Make unreduced + scan_over_layers + microbatching loop work with jax.grad + reduced annotations too in addition to custom_vjp

yashk2810 · Google-ML-Automation · commit 795c11c5a693 · 2025-10-03T22:50:20.000-07:00
PiperOrigin-RevId: 814975937
diff --git a/jax/_src/lax/lax.py b/jax/_src/lax/lax.py
@@ -7083,7 +7083,8 @@ def _squeeze_sharding_rule(operand, *, dimensions):
   dims_set = set(dimensions)
   new_spec = tuple(s for i, s in enumerate(operand.sharding.spec)
                    if i not in dims_set)
-  return operand.sharding.update(spec=new_spec)

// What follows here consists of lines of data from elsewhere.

===== src/rtl/fifo_param.sv =====
// fifo_param: parametrised single-clock FIFO with flush, almost flags and dout hold.
// Ports: clk, reset_n (async, active-low), flush, wr_en/din, rd_en/dout,
//        data_count, full, empty, almost_full, almost_empty,
//        wr_ack, wr_err, rd_ack, rd_err (one-cycle status pulses).
module fifo_param #(
  parameter int DATA_WIDTH = 32,
  parameter int ADDR_WIDTH = 3,
  parameter int AF_LEVEL   = 6,
  parameter int AE_LEVEL   = 1,
  parameter bit HOLD_DOUT  = 1'b0
) (
  input  logic                  clk,
  input  logic                  reset_n,
  input  logic                  flush,
  input  logic                  wr_en,
  input  logic [DATA_WIDTH-1:0] din,
  input  logic                  rd_en,
  output logic [DATA_WIDTH-1:0] dout,
  output logic [ADDR_WIDTH:0]   data_count,
  output logic                  full,
  output logic                  empty,
  output logic                  almost_full,
  output logic                  almost_empty,
  output logic                  wr_ack,
  output logic                  wr_err,
  output logic                  rd_ack,
  output logic                  rd_err
);

  localparam int DEPTH = 1 << ADDR_WIDTH;

  localparam logic [ADDR_WIDTH:0] CNT_MAX =
    (ADDR_WIDTH+1)'(DEPTH);
  localparam logic [ADDR_WIDTH:0] AF_L =
    (ADDR_WIDTH+1)'(AF_LEVEL);
  localparam logic [ADDR_WIDTH:0] AE_L =
    (ADDR_WIDTH+1)'(AE_LEVEL);
  localparam logic [ADDR_WIDTH:0] CNT_ONE =
    (ADDR_WIDTH+1)'(1);
  localparam logic [ADDR_WIDTH-1:0] PTR_ONE =
    (ADDR_WIDTH)'(1);

  logic [DATA_WIDTH-1:0] mem [DEPTH];

  logic [ADDR_WIDTH-1:0] head, head_nxt;
  logic [ADDR_WIDTH-1:0] tail, tail_nxt;
  logic [ADDR_WIDTH:0]   count, count_nxt;
  logic [DATA_WIDTH-1:0] dout_nxt;

  logic rd_ok;
  logic wr_ok;

  assign full         = (count == CNT_MAX);
  assign empty        = (count == '0);
  assign almost_full  = (count >= AF_L);
  assign almost_empty = (count <= AE_L);
  assign data_count   = count;

  // A write into a full FIFO is allowed only when the same-cycle read
  // frees the slot; the read returns the old word at head.
  assign rd_ok = rd_en & ~flush & ~empty;
  assign wr_ok = wr_en & ~flush & (~full | rd_ok);

  always_comb begin
    head_nxt  = head;
    tail_nxt  = tail;
    count_nxt = count;
    dout_nxt  = HOLD_DOUT ? dout : '0;
    if (flush) begin
      head_nxt  = '0;
      tail_nxt  = '0;
      count_nxt = '0;
      dout_nxt  = '0;
    end else begin
      if (rd_ok) begin
        head_nxt = head + PTR_ONE;
        dout_nxt = mem[head];
      end
      if (wr_ok) begin
        tail_nxt = tail + PTR_ONE;
      end
      unique case ({wr_ok, rd_ok})
        2'b10:   count_nxt = count + CNT_ONE;
        2'b01:   count_nxt = count - CNT_ONE;
        default: count_nxt = count;
      endcase
    end
  end

  always_ff @(posedge clk) begin
    if (wr_ok) begin
      mem[tail] <= din;
    end
  end

  always_ff @(posedge clk or negedge reset_n) begin
    if (!reset_n) begin
      head   <= '0;
      tail   <= '0;
      count  <= '0;
      dout   <= '0;
      wr_ack <= 1'b0;
      wr_err <= 1'b0;
      rd_ack <= 1'b0;
      rd_err <= 1'b0;
    end else begin
      head   <= head_nxt;
      tail   <= tail_nxt;
      count  <= count_nxt;
      dout   <= dout_nxt;
      wr_ack <= wr_ok;
      wr_err <= wr_en & ~flush & ~wr_ok;
      rd_ack <= rd_ok;
      rd_err <= rd_en & ~flush & ~rd_ok;
    end
  end

endmodule
===== src/rtl/slave_mem_port.sv =====
// Bit-serial slave that turns read/write command frames into single memory accesses and
// streams read data back MSB first. Define SLAVE_PARITY_EN to add even parity on data.
module slave_mem_port #(
    parameter int unsigned MEMORY_DEPTH = 4092,
    parameter int unsigned DATA_WIDTH   = 16,
    localparam int unsigned ADDR_WIDTH  = $clog2(MEMORY_DEPTH)
) (
    input  logic                  clk,
    input  logic                  rst,
    input  logic                  s_in,
    input  logic                  s_valid,
    output logic                  s_out,
    output logic                  s_out_valid,
    output logic                  busy,
    output logic                  done,
    output logic                  err,
    output logic                  mem_wr,
    output logic [ADDR_WIDTH-1:0] mem_addr,
    output logic [DATA_WIDTH-1:0] mem_data,
    input  logic [DATA_WIDTH-1:0] mem_q
);

    localparam int unsigned MaxWidth = (ADDR_WIDTH > DATA_WIDTH) ? ADDR_WIDTH : DATA_WIDTH;
    // One spare count so SEND can reach DATA_WIDTH when a parity bit is appended
    localparam int unsigned CntWidth = $clog2(MaxWidth + 1);
    localparam logic [CntWidth-1:0] AddrLast = CntWidth'(ADDR_WIDTH - 1);
    localparam logic [CntWidth-1:0] DataLast = CntWidth'(DATA_WIDTH - 1);
`ifdef SLAVE_PARITY_EN
    localparam logic [CntWidth-1:0] SendLast = CntWidth'(DATA_WIDTH);
`else
    localparam logic [CntWidth-1:0] SendLast = CntWidth'(DATA_WIDTH - 1);
`endif

    typedef enum logic [2:0] {
        StIdle,
        StAddr,
        StData,
        StWrite,
        StReadAddr,
        StReadCap,
        StSend
`ifdef SLAVE_PARITY_EN
        ,
        StParity
`endif
    } state_e;

    state_e                state_q, state_d;
    logic [CntWidth-1:0]   cnt_q, cnt_d;
    logic                  cmd_q, cmd_d;
    logic [ADDR_WIDTH-1:0] addr_q, addr_d;
    logic [DATA_WIDTH-1:0] data_q, data_d;
    logic                  err_q, err_d;
`ifdef SLAVE_PARITY_EN
    logic                  par_q, par_d;
`endif

    always_comb begin
        state_d = state_q;
        cnt_d   = cnt_q;
        cmd_d   = cmd_q;
        addr_d  = addr_q;
        data_d  = data_q;
        err_d   = 1'b0;
`ifdef SLAVE_PARITY_EN
        par_d   = par_q;
`endif

        case (state_q)
            StIdle: begin
                if (s_valid) begin
                    cmd_d   = s_in;
                    state_d = StAddr;
                end
            end
            StAddr: begin
                if (!s_valid) begin
                    err_d   = 1'b1;
                    state_d = StIdle;
                end else begin
                    addr_d = {addr_q[ADDR_WIDTH-2:0], s_in};
                    cnt_d  = cnt_q + 1'b1;
                    if (cnt_q == AddrLast) state_d = cmd_q ? StData : StReadAddr;
                end
            end
            StData: begin
                if (!s_valid) begin
                    err_d   = 1'b1;
                    state_d = StIdle;
                end else begin
                    data_d = {data_q[DATA_WIDTH-2:0], s_in};
                    cnt_d  = cnt_q + 1'b1;
`ifdef SLAVE_PARITY_EN
                    if (cnt_q == DataLast) state_d = StParity;
`else
                    if (cnt_q == DataLast) state_d = StWrite;
`endif
                end
            end
`ifdef SLAVE_PARITY_EN
            StParity: begin
                // Even parity: the received bit must make the total count of ones even
                if (!s_valid || (s_in != ^data_q)) begin
                    err_d   = 1'b1;
                    state_d = StIdle;
                end else begin
                    state_d = StWrite;
                end
            end
`endif
            StWrite:    state_d = StIdle;
            StReadAddr: state_d = StReadCap;
            StReadCap: begin
                data_d  = mem_q;
`ifdef SLAVE_PARITY_EN
                par_d   = ^mem_q;
`endif
                state_d = StSend;
            end
            StSend: begin
                data_d = {data_q[DATA_WIDTH-2:0], 1'b0};
                cnt_d  = cnt_q + 1'b1;
                if (cnt_q == SendLast) state_d = StIdle;
            end
            default: state_d = StIdle;
        endcase

        if (state_d != state_q) cnt_d = '0;
    end

    always_ff @(posedge clk) begin
        if (rst) begin
            state_q <= StIdle;
            cnt_q   <= '0;
            cmd_q   <= 1'b0;
            addr_q  <= '0;
            data_q  <= '0;
            err_q   <= 1'b0;
`ifdef SLAVE_PARITY_EN
            par_q   <= 1'b0;
`endif
        end else begin
            state_q <= state_d;
            cnt_q   <= cnt_d;
            cmd_q   <= cmd_d;
            addr_q  <= addr_d;
            data_q  <= data_d;
            err_q   <= err_d;
`ifdef SLAVE_PARITY_EN
            par_q   <= par_d;
`endif
        end
    end

    logic send_bit;
`ifdef SLAVE_PARITY_EN
    assign send_bit = (cnt_q == SendLast) ? par_q : data_q[DATA_WIDTH-1];
`else
    assign send_bit = data_q[DATA_WIDTH-1];
`endif

    assign busy        = (state_q != StIdle);
    assign mem_wr      = (state_q == StWrite);
    assign s_out_valid = (state_q == StSend);
    assign s_out       = s_out_valid & send_bit;
    assign done        = mem_wr | (s_out_valid && (cnt_q == SendLast));
    assign err         = err_q;
    assign mem_addr    = addr_q;
    assign mem_data    = data_q;

endmodule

+  return operand.sharding.update(
+      spec=operand.sharding.spec.update(partitions=new_spec))
 
 def _compute_squeeze_shape(shape, dimensions):
   dims_set = set(dimensions)
diff --git a/jax/_src/lax/utils.py b/jax/_src/lax/utils.py
@@ -69,14 +69,18 @@ def _get_abstract_mesh_from_avals(in_avals) -> mesh_lib.AbstractMesh:
     m = a.sharding.mesh
   return mesh_lib.empty_abstract_mesh if m is None else m
 
-def call_unreduced_rule(prim, unreduced_rule, out_s, *avals, **kwargs):
+def call_unreduced_rule(prim, unreduced_rule, out_s, num_out, *avals, **kwargs):
   if unreduced_rule is not None:
     return unreduced_rule(out_s, *avals, **kwargs)
 
   if any(a.sharding.spec.unreduced for a in avals):
     raise NotImplementedError(
         f'unreduced rule for {prim.name} is not implemented. Please file an'
         ' issue at https://github.com/jax-ml/jax/issues')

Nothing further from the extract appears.